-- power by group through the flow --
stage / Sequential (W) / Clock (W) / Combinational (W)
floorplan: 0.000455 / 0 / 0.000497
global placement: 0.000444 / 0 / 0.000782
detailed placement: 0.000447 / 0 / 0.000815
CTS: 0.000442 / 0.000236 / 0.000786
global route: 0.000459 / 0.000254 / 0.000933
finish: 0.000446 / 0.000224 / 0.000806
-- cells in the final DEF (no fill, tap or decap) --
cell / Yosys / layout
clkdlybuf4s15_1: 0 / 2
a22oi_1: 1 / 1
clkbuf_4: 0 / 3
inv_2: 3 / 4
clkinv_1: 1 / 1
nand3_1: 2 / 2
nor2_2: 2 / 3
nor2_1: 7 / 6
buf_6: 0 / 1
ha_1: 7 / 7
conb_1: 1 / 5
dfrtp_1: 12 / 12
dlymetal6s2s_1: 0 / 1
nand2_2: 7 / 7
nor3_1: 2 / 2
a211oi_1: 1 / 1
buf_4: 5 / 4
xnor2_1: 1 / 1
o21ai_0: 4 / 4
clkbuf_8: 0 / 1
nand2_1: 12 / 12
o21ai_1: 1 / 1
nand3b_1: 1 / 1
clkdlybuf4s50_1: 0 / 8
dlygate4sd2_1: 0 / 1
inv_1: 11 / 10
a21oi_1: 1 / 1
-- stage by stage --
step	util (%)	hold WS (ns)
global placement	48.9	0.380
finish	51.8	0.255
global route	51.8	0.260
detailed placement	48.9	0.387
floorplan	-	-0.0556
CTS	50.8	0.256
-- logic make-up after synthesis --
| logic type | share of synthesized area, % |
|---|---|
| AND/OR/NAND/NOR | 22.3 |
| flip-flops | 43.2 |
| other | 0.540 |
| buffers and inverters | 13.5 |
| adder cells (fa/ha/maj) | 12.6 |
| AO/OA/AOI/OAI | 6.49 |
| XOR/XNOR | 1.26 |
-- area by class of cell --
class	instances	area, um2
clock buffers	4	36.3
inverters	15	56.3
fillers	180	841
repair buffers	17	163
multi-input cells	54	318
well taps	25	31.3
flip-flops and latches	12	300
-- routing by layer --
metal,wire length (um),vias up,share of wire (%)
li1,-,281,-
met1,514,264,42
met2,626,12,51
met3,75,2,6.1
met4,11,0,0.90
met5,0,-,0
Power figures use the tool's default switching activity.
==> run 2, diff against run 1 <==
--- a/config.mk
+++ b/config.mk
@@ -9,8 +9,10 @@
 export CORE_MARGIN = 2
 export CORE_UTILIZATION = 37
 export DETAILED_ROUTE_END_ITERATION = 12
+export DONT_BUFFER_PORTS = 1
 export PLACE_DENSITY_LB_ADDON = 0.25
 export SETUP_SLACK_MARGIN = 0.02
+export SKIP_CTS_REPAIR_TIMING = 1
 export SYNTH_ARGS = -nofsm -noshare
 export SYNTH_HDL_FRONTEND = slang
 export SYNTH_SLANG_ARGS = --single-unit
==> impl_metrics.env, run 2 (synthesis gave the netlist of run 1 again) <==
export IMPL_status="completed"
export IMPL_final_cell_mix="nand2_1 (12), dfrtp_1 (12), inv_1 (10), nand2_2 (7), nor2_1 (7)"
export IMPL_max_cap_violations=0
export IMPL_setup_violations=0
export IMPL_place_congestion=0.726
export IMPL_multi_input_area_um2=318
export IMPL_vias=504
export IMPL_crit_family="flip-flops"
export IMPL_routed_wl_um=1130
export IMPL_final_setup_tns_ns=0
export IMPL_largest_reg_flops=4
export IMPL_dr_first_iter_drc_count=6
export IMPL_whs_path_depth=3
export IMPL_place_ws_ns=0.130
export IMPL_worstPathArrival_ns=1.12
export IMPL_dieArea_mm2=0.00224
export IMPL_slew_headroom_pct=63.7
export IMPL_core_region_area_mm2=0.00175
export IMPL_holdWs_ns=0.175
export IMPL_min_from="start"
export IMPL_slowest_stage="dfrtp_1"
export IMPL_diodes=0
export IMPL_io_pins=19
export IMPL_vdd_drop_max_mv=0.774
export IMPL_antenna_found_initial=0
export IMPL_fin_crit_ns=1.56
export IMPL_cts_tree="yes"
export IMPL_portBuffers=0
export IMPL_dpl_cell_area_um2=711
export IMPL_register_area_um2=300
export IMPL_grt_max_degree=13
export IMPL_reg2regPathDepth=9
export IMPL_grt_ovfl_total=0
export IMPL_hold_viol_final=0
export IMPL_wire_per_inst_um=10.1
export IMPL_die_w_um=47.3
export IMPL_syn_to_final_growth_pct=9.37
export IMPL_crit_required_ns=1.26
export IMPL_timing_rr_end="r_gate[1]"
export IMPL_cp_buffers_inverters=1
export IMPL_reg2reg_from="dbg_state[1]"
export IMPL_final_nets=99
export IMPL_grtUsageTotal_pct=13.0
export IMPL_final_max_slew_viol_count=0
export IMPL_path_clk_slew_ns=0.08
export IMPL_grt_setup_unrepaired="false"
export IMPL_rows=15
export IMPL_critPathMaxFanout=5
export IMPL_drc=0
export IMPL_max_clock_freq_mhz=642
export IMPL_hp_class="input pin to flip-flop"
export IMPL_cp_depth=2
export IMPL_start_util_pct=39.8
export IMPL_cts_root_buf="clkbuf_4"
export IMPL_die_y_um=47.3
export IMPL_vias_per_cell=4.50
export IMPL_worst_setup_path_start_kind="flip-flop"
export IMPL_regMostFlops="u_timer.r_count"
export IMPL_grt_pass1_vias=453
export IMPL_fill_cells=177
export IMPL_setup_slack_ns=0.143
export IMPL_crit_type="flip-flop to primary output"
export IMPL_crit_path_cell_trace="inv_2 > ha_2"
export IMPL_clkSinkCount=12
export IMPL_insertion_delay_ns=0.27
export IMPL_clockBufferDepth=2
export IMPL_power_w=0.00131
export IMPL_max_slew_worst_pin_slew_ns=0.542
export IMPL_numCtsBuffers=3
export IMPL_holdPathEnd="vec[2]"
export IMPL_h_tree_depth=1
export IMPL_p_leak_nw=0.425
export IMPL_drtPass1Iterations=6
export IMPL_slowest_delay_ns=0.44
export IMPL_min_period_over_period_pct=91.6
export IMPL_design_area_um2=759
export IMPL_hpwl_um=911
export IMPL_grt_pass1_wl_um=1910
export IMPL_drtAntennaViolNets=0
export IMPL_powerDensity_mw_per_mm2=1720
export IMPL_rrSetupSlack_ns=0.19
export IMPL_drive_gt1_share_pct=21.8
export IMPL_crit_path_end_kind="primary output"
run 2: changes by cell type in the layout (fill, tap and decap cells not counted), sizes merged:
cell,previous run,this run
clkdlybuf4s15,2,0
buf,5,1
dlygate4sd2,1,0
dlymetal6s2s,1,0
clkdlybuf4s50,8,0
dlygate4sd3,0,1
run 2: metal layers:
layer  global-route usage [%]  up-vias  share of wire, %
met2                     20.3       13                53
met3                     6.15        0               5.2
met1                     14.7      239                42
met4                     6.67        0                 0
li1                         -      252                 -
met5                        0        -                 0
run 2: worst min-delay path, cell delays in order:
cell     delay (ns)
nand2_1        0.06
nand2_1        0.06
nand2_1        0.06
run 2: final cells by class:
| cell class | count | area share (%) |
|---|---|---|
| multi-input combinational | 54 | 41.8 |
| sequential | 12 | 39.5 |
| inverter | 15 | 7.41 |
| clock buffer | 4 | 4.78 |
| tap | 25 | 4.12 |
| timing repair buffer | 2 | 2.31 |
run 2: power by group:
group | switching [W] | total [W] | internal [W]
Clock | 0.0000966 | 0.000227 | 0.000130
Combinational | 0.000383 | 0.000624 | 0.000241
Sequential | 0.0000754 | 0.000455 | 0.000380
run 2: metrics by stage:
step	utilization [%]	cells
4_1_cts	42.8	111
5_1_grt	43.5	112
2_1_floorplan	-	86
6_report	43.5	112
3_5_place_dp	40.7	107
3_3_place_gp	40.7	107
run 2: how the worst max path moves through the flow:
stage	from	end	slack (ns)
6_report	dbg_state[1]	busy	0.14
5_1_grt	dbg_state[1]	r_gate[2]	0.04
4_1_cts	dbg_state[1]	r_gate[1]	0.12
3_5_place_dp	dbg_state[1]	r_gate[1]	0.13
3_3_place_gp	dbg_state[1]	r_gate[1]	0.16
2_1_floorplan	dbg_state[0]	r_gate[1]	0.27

====================

How to complete this task - Give the number of lines in the entries above that include the word "finish", and nothing more.

Output of the task - 2